> Saved entries:
== Segment start ==
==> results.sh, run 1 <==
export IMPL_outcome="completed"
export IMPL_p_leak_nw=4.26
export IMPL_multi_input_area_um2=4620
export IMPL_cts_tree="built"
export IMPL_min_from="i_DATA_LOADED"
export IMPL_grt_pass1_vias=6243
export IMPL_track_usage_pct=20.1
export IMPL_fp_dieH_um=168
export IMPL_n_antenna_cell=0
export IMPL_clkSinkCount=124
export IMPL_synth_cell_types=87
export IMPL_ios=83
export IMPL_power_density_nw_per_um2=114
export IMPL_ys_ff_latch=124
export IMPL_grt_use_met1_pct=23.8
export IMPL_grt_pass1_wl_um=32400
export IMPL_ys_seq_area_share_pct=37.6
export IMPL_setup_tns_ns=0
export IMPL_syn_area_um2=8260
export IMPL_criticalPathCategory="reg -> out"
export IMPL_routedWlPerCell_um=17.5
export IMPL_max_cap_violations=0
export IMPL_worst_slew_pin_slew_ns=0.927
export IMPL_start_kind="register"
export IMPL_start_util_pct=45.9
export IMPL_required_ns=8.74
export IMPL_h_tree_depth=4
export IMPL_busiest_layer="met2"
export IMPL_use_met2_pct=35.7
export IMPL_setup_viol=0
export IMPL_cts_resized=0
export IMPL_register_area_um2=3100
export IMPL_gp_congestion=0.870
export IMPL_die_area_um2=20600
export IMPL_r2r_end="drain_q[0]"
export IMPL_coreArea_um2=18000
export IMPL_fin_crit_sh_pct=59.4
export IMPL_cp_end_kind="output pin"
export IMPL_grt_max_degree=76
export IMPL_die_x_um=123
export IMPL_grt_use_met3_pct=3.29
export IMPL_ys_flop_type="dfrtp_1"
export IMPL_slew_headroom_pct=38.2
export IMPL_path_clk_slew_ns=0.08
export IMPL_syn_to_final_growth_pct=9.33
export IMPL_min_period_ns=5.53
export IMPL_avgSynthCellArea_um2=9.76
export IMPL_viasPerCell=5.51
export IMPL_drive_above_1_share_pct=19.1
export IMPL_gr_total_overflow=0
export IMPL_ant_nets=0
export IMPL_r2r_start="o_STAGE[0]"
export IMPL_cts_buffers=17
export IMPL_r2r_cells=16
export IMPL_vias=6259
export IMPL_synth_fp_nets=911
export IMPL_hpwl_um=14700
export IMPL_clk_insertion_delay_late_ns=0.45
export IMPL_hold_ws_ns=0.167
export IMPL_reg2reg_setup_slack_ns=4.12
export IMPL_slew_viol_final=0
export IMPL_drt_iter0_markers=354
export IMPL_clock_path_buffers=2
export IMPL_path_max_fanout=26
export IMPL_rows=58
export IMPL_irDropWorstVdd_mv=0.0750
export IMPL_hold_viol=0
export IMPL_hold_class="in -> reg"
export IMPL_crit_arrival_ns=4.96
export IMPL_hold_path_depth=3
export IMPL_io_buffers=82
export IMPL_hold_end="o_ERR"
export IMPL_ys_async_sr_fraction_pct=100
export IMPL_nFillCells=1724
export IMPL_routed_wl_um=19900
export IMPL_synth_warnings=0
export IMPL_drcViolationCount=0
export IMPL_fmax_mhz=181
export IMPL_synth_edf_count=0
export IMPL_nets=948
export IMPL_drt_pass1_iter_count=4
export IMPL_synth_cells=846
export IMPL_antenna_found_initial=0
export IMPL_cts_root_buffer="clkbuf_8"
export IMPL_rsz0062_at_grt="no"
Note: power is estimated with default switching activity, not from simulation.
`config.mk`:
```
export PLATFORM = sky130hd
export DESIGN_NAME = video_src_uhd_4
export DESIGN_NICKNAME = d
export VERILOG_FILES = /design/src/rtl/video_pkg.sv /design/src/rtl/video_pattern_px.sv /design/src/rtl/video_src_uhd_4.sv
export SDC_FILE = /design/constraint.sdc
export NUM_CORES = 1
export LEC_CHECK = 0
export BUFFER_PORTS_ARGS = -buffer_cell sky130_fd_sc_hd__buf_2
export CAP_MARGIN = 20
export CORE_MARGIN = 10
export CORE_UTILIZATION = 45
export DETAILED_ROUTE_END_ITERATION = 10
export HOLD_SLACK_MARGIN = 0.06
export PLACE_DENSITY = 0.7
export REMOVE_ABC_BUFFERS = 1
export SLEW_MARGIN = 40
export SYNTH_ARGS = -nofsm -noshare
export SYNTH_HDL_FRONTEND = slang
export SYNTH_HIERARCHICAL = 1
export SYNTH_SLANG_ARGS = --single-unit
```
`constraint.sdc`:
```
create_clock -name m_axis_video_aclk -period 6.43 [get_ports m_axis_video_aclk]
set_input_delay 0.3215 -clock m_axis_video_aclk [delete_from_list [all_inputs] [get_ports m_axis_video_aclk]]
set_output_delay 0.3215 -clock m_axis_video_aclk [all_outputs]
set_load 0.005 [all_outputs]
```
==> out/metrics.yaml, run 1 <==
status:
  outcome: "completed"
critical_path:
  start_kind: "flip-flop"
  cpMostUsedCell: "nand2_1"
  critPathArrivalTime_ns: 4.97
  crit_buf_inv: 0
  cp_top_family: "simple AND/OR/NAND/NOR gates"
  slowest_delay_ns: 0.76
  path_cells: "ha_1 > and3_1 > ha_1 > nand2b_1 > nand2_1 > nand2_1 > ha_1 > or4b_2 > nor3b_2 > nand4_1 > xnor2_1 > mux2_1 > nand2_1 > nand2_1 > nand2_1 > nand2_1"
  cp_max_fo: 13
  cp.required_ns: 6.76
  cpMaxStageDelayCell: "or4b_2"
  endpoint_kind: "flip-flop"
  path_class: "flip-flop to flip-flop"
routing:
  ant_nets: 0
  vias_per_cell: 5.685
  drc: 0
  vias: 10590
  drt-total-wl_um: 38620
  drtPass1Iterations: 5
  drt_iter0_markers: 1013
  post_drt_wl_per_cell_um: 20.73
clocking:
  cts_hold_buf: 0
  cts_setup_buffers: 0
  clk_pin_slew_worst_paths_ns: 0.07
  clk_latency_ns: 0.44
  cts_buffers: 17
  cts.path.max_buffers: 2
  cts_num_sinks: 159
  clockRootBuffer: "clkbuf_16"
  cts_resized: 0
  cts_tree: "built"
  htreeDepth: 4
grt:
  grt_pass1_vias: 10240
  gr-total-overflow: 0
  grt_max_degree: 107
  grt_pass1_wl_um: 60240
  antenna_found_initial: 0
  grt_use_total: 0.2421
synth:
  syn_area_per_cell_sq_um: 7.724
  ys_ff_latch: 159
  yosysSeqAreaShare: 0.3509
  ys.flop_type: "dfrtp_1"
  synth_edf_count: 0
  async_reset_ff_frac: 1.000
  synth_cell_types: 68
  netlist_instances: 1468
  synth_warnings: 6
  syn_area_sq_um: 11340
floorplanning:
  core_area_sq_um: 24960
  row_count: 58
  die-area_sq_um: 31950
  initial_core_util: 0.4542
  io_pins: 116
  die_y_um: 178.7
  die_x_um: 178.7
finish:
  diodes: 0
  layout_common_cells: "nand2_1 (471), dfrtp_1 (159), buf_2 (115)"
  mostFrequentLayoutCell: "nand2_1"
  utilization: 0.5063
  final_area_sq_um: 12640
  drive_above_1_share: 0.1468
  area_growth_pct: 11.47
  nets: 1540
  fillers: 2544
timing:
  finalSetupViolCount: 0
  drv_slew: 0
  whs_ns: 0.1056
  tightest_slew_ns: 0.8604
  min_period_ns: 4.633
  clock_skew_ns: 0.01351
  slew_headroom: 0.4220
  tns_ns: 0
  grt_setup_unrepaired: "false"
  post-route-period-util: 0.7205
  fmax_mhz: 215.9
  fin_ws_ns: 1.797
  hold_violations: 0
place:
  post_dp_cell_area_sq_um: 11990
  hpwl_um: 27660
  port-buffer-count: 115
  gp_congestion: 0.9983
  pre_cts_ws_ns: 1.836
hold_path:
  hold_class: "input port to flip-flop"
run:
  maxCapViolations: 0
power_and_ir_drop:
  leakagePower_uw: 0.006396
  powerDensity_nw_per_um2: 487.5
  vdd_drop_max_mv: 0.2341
== Segment end ==
> Task: Would you filter the entries above and keep each line that has the word "constraint"?

> Task response:
export SDC_FILE = /design/constraint.sdc
`constraint.sdc`:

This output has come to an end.